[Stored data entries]
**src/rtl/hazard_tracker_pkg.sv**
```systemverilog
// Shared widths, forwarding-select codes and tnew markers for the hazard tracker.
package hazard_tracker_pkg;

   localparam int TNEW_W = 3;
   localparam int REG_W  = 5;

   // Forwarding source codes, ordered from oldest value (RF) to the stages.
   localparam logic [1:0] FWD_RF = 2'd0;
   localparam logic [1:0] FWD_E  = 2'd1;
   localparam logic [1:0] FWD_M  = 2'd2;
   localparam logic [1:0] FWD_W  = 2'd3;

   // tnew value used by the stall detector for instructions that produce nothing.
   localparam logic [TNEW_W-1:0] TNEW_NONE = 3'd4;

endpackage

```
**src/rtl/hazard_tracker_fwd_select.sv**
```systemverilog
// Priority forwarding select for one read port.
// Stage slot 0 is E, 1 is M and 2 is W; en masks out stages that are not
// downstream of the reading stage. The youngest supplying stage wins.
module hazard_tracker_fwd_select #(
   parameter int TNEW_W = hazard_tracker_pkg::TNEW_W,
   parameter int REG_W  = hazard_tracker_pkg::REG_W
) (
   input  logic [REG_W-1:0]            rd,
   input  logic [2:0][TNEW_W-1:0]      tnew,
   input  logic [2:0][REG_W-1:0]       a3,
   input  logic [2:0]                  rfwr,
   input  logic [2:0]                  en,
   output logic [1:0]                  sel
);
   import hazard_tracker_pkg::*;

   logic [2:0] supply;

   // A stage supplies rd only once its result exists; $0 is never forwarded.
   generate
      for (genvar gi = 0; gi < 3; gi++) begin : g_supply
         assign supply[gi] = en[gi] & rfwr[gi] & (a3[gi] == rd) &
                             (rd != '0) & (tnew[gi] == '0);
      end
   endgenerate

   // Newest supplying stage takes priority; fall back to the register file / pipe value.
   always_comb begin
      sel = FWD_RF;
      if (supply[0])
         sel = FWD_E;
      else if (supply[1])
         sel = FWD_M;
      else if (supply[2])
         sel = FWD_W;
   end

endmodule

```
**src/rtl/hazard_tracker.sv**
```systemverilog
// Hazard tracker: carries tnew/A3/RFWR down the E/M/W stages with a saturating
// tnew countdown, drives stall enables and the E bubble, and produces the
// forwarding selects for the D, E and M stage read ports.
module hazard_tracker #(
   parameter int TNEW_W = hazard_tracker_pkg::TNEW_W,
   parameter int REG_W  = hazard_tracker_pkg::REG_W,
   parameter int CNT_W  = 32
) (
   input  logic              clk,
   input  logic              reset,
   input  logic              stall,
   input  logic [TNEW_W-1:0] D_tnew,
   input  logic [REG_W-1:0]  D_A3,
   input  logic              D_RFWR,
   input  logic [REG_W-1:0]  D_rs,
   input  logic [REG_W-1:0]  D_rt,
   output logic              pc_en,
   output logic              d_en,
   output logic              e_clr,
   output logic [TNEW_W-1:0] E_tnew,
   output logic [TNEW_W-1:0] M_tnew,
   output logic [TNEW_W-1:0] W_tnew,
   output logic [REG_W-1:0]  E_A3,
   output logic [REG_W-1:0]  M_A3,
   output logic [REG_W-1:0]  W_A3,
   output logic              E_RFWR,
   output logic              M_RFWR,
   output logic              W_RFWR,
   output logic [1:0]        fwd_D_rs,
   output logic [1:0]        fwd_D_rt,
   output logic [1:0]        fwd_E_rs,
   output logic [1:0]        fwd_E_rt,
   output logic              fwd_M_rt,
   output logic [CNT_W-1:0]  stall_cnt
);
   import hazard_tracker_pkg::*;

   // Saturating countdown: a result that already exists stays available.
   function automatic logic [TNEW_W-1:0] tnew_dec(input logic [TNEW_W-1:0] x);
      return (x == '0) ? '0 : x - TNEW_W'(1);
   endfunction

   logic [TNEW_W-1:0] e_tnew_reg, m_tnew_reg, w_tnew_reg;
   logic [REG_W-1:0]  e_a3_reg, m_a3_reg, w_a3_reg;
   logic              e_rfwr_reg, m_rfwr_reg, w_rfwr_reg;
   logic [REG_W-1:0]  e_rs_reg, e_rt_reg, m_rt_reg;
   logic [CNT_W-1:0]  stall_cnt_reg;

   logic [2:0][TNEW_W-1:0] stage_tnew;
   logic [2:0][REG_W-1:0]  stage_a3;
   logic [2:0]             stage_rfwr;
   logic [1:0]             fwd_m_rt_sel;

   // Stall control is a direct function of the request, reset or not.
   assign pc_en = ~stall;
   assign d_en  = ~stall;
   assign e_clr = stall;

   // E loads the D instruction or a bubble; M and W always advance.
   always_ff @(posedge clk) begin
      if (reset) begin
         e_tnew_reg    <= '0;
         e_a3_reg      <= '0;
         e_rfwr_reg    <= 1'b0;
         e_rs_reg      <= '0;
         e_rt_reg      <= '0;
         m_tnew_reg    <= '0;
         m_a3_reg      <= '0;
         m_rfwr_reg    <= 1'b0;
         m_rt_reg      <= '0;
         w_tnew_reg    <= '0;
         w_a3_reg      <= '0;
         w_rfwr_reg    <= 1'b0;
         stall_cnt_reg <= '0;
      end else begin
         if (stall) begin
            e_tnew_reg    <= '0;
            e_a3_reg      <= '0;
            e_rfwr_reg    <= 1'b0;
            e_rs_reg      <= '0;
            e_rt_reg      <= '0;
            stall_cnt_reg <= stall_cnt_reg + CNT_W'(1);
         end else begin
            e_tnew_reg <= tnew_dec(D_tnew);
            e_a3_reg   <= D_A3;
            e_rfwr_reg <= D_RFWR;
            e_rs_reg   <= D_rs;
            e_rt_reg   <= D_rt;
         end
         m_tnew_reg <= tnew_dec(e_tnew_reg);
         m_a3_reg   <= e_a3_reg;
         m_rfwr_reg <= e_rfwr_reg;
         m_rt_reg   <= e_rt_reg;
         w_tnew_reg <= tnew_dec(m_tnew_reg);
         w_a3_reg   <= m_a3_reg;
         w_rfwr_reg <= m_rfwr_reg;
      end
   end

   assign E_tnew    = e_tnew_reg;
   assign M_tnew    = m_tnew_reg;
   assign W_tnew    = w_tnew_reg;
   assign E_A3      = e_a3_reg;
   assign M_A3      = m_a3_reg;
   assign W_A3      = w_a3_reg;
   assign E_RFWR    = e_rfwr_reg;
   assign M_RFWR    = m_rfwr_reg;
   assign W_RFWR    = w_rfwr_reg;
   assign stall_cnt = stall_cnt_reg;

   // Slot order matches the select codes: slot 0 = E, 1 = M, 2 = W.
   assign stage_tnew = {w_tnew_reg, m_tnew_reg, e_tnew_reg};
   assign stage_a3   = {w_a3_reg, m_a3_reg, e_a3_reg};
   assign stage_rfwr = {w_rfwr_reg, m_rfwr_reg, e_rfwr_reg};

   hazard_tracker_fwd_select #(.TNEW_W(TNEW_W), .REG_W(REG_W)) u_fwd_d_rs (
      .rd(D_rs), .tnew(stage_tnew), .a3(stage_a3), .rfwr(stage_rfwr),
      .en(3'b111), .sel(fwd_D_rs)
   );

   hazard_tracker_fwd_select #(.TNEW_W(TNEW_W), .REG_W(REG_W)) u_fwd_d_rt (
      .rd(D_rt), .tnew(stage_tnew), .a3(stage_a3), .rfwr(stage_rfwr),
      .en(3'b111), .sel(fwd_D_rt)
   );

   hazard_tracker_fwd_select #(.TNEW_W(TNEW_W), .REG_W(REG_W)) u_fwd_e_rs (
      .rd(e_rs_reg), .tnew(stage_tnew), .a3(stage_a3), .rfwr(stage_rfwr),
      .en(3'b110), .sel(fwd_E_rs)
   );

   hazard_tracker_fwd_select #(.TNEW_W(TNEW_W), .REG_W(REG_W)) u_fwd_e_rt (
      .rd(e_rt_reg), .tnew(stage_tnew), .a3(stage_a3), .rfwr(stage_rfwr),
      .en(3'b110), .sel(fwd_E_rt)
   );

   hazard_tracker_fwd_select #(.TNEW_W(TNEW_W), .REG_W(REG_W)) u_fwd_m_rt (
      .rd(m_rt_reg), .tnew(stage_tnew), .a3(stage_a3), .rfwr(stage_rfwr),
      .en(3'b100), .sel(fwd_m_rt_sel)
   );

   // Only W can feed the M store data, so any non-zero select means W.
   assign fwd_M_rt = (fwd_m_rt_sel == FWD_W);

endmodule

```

**Problem**
The count, and nothing else: how many lines of the entries contain the word "codes"?

**Answer space**
3